I’ve been contemplating “anxiety” for much of the past few months. I’m a person who craves clarity and control—and I think most Americans do. It’s in our cultural DNA. But I’ve also realized that my personality and life experiences have only intensified that craving. The shadow sides of those traits are like gasoline on the anxiety fire.

And then my wife found out she had cancer. Forget gasoline on the fire—this was like a bomb going off.

This summer, I’ve had weeks of spiraling, chronic anxiety. But something clicked for me recently. Through a series of conversations with Karrie, my friend Joel, and my counselor, I’ve started to study my anxiety. This isn’t a new problem. I’ve been wrestling with it for years.

“Anxiety, most simply described, is our response to threat, whether real or perceived. The response is physiological; it is chemical. It occurs because of brain activity that is outside our awareness; we never even have to think about it. Thankfully, we can respond to threat in the blink of an eye. Our Creator has hardwired this capacity into our brains and bodies. We experience anxiety in two forms: acute and chronic.
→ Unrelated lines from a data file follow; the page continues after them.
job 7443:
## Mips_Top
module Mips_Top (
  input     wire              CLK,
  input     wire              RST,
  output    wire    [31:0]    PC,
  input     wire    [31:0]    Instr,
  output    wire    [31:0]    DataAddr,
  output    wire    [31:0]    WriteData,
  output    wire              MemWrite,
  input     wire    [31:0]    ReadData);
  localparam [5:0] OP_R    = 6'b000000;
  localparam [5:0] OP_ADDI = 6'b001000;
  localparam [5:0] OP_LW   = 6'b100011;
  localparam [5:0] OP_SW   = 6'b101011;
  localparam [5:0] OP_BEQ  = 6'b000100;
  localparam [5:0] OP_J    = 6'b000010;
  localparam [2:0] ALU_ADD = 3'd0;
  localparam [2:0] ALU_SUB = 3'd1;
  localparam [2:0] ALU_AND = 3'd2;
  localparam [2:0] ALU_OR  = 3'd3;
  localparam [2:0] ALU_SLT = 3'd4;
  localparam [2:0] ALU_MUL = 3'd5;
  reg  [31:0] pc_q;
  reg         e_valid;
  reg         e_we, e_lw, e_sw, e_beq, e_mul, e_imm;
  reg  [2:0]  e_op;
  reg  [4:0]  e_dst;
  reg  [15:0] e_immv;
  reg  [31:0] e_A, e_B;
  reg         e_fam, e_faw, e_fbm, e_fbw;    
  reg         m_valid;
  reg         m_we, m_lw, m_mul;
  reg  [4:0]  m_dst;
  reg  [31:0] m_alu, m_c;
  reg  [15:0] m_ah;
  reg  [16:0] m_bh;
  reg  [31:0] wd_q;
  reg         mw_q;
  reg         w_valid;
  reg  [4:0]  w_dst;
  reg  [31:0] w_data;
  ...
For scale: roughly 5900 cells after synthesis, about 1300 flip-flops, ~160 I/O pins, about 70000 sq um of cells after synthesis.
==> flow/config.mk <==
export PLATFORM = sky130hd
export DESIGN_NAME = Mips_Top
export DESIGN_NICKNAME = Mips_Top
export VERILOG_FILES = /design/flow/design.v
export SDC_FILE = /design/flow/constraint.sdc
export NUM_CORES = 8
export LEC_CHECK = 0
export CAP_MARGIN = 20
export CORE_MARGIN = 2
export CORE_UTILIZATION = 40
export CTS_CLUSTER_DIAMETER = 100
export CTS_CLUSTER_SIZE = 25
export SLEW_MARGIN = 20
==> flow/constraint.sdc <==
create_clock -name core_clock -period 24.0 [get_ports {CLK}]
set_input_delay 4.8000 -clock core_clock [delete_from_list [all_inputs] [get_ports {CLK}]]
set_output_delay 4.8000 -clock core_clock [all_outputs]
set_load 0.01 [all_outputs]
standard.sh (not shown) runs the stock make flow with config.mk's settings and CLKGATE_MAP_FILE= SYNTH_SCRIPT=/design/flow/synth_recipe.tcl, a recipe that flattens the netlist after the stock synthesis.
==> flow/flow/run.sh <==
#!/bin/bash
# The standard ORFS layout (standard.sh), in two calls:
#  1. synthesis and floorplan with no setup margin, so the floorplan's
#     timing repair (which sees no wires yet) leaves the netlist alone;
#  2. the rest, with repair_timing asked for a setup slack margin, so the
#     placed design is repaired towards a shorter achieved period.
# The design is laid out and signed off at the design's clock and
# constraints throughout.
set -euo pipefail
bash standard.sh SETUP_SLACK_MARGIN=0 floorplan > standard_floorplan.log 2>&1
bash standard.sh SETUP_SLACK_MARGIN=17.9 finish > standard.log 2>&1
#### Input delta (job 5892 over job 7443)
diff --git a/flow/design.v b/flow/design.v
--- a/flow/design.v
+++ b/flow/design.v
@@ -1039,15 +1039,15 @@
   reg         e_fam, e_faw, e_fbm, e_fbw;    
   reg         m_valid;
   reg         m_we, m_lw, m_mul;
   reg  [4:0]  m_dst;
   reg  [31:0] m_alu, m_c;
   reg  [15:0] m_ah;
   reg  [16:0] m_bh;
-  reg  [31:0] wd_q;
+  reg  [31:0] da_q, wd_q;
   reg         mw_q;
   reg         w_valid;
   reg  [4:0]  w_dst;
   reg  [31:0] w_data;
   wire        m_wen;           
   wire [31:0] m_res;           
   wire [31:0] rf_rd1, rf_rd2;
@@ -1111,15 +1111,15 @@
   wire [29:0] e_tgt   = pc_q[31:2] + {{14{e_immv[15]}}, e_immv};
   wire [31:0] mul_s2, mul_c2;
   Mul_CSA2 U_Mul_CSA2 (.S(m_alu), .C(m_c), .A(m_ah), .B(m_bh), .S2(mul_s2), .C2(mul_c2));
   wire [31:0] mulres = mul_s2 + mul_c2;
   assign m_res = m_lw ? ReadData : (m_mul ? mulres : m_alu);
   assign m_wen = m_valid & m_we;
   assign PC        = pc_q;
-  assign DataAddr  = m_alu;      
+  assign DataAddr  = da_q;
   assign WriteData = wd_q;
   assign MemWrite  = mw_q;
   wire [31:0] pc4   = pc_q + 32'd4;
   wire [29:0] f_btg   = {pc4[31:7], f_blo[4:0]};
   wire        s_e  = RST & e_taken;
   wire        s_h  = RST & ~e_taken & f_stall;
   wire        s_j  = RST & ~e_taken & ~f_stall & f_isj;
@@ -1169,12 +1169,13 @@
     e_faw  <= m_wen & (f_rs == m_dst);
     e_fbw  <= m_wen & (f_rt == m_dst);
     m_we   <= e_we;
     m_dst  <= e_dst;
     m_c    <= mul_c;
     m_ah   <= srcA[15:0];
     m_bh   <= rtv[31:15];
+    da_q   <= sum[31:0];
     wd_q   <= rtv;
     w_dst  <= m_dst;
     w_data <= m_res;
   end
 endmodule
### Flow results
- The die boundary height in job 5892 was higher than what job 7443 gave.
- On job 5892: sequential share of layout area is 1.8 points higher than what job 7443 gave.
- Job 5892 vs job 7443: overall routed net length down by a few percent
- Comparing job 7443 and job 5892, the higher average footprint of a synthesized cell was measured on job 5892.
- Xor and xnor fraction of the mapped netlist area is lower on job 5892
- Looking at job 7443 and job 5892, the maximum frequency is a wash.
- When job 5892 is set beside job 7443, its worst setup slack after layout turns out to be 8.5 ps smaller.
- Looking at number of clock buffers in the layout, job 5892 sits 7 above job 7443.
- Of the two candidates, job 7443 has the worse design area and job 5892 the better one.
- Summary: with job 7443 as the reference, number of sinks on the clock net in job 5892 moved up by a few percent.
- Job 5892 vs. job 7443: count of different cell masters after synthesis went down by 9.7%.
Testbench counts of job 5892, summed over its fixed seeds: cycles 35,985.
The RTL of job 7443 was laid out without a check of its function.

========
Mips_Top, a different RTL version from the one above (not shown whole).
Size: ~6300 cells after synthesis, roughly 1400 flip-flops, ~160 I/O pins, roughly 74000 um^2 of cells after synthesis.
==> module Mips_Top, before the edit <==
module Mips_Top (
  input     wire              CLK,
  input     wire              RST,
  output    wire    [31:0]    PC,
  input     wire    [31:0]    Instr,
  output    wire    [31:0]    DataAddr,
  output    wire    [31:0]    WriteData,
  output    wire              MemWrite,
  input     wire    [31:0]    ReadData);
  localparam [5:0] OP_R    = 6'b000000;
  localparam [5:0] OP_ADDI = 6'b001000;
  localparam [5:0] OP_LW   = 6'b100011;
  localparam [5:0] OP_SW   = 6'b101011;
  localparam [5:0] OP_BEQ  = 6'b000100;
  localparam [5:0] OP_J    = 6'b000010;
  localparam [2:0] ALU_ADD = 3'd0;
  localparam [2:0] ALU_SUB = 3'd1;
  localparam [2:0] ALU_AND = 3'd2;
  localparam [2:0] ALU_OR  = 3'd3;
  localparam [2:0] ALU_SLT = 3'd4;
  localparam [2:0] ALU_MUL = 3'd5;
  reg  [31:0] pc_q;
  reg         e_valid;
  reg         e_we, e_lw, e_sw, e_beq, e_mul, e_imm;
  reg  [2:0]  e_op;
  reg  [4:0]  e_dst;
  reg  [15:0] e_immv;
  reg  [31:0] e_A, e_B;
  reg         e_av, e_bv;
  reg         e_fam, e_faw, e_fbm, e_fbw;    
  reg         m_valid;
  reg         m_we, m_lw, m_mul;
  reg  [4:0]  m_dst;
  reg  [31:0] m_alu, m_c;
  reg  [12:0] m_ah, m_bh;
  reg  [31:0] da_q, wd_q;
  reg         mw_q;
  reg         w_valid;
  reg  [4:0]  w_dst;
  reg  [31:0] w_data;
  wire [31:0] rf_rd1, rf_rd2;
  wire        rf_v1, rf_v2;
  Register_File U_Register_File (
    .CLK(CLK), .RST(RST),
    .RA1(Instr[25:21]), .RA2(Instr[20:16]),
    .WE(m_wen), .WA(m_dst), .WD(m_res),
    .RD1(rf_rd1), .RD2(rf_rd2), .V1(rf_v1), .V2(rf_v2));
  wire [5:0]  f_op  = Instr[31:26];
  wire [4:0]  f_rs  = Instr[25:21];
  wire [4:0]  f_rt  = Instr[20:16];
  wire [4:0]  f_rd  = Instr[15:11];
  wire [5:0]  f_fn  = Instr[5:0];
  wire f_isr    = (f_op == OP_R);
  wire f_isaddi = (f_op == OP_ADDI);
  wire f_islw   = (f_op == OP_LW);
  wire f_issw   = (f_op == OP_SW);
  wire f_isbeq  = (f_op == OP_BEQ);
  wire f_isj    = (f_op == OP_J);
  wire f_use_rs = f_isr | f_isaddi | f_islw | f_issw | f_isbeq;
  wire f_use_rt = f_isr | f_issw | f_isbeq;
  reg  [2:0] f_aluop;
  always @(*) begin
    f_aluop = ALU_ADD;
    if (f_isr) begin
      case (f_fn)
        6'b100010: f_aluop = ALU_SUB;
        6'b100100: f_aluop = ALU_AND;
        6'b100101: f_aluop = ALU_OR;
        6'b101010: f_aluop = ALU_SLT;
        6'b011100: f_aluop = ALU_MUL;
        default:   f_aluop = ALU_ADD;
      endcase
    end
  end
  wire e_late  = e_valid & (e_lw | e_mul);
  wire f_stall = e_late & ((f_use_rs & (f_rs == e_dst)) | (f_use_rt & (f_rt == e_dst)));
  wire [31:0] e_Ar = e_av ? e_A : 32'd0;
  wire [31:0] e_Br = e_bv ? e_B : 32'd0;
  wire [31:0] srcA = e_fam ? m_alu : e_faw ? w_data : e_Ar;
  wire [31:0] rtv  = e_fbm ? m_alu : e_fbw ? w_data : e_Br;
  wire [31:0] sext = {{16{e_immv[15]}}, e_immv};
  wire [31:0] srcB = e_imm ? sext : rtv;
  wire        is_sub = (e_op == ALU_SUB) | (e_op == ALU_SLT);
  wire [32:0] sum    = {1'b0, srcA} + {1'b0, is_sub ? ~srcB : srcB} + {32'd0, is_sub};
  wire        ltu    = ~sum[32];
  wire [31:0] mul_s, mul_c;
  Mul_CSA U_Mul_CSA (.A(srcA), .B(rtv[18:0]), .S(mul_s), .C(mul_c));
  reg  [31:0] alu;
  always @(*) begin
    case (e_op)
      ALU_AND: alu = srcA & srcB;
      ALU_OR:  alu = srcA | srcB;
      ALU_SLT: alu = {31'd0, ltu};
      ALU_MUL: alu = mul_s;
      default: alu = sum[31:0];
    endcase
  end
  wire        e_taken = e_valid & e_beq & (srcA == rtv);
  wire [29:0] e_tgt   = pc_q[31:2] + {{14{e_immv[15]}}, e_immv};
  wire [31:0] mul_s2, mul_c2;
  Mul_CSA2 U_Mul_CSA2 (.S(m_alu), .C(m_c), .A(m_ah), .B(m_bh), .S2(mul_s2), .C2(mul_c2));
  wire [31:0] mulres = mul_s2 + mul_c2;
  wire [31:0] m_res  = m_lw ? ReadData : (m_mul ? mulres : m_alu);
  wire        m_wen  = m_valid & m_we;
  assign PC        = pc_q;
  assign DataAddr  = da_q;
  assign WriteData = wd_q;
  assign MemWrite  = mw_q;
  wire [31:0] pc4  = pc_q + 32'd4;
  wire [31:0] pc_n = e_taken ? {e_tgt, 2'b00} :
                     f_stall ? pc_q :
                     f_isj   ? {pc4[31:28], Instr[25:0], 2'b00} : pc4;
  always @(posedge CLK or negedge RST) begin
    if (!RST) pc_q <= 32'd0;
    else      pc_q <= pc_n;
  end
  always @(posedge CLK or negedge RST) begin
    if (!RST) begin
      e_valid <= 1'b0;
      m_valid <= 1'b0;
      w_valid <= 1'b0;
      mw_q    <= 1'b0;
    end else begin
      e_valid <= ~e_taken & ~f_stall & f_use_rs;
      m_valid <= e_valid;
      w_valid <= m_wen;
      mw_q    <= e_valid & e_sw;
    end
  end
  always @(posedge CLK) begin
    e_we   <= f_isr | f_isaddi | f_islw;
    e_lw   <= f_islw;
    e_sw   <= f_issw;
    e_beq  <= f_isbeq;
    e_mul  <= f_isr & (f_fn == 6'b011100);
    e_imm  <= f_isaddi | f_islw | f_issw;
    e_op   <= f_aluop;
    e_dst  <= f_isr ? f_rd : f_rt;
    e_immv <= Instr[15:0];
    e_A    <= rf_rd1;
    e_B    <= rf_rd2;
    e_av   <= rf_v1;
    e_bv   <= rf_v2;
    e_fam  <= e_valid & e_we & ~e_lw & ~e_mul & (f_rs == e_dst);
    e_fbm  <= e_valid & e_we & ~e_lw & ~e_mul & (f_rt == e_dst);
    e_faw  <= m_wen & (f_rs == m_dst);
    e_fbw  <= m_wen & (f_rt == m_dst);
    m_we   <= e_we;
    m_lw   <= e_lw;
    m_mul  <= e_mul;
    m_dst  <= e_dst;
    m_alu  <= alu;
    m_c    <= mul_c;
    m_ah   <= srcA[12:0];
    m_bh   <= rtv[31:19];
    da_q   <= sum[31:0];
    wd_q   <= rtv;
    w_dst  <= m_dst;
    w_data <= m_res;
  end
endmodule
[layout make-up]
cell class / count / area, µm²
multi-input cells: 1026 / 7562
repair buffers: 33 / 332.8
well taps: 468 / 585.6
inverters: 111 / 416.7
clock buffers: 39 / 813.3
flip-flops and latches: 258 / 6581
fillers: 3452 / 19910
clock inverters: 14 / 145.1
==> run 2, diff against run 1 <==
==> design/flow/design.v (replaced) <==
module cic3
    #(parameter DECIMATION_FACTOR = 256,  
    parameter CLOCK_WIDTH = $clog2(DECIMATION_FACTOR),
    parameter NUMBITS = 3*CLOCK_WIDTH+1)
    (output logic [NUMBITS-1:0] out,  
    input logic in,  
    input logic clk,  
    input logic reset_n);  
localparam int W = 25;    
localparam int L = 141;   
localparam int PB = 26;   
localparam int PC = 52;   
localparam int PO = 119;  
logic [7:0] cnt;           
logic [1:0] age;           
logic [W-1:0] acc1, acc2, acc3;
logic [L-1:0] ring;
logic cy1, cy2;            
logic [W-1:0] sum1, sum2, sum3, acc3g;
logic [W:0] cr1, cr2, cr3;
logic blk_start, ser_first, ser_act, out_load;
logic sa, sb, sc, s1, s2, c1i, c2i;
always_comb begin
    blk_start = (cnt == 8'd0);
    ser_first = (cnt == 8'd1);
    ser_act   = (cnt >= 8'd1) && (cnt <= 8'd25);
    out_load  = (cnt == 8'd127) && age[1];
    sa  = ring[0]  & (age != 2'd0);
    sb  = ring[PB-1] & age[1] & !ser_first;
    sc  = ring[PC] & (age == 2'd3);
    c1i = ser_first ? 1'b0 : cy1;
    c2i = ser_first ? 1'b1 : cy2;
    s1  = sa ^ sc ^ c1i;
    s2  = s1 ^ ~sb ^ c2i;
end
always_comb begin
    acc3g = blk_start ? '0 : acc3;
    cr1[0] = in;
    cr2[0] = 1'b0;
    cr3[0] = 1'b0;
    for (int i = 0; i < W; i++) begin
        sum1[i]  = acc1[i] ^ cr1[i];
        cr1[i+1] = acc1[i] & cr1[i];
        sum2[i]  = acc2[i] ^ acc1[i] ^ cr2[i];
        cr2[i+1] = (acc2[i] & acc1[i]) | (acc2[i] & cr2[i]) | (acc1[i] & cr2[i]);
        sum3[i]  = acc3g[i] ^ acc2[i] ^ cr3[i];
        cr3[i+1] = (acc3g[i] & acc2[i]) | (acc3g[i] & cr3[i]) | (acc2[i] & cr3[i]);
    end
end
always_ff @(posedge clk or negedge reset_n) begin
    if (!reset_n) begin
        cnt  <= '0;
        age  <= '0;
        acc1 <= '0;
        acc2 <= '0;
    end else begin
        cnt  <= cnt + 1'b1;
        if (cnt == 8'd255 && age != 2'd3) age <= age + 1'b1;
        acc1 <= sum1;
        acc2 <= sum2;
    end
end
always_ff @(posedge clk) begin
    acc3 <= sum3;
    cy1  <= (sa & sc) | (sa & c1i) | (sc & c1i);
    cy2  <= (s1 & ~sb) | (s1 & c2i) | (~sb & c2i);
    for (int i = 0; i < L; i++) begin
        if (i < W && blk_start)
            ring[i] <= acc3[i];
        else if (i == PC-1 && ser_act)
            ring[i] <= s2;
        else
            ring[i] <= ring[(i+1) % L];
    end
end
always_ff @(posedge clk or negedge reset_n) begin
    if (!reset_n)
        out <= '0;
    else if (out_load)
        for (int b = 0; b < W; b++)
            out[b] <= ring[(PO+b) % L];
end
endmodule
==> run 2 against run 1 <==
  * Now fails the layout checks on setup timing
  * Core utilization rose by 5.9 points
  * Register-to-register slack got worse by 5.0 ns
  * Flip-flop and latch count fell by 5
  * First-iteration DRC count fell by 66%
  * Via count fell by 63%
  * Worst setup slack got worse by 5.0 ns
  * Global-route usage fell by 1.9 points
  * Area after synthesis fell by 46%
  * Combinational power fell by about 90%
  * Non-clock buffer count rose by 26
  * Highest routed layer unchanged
This is an optimization exercise on Yosys and OpenROAD, whose aim is small area, not a production implementation. In this exercise RTL edits were held to simulation tests only and were not proved equivalent to the original. Power is estimated from default activity; no workload was simulated. The flow treats the clock pin as an ideal source, which a real chip does not have.

<file path="flow/config.mk">
export PLATFORM = sky130hd
export DESIGN_NAME = ia_loader_top
export DESIGN_NICKNAME = ia_loader_top
export VERILOG_FILES = /design/flow/design.v
export SDC_FILE = /design/flow/constraint.sdc
export NUM_CORES = 4
export LEC_CHECK = 0
export CAP_MARGIN = 10
export CELL_PAD_IN_SITES_DETAIL_PLACEMENT = 1
export CELL_PAD_IN_SITES_GLOBAL_PLACEMENT = 1
export CORE_MARGIN = 2
export CORE_UTILIZATION = 55
export PLACE_DENSITY = 0.7
export SLEW_MARGIN = 10
</file>
<file path="flow/constraint.sdc">
create_clock -name core_clock -period 12.0 [get_ports {clk}]
set_input_delay 2.4000 -clock core_clock [delete_from_list [all_inputs] [get_ports {clk}]]
set_output_delay 2.4000 -clock core_clock [all_outputs]
set_load 0.01 [all_outputs]
</file>
This is an optimization exercise on Yosys and OpenROAD, whose aim is small area, not a production implementation.
Function was checked by simulation only, so behaviour that the tests miss may differ from the original.
Power and IR drop assume default switching activity.

## flow/config.mk

```make
export PLATFORM = sky130hd
export DESIGN_NAME = mxu
export DESIGN_NICKNAME = mxu
export VERILOG_FILES = /design/flow/design.v
export SDC_FILE = /design/flow/constraint.sdc
export NUM_CORES = 4
export LEC_CHECK = 0
export ABC_AREA = 1
export CAP_MARGIN = 20
export CORE_MARGIN = 2
export CORE_UTILIZATION = 70
export GPL_TIMING_DRIVEN = 0
export PLACE_DENSITY = 0.78
export SLEW_MARGIN = 20
```

## flow/constraint.sdc

```tcl
create_clock -name core_clock -period 10.0 [get_ports {clk}]
set_input_delay 2.0000 -clock core_clock [delete_from_list [all_inputs] [get_ports {clk}]]
set_output_delay 2.0000 -clock core_clock [all_outputs]
set_load 0.01 [all_outputs]
```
Acute anxiety is our reaction to a threat that is real and time-limited. We react to the threat, respond to it, and then eventually return to a normal state of mind and body. At its most basic level, our response to a perceived threat prepares us either to fight for our lives or to run for our lives. In a critical moment when the threat is real, the anxious response can be lifesaving.

When we are experiencing chronic anxiety, however, we merely imagine or distort the threat. It is not real. Consequently, it is not time-limited either; it does not simply go away.”
—Jim Herrington

I’m learning to pry my anxiety away and place it somewhere. My friend Joel described this process as prying it off, setting it on the floor, and then climbing the stairs to look down on it from a balcony. For some reason, that metaphor clicked with me. Anxiety felt like it was stuck to me like a magnet. I felt instant relief in that moment with him.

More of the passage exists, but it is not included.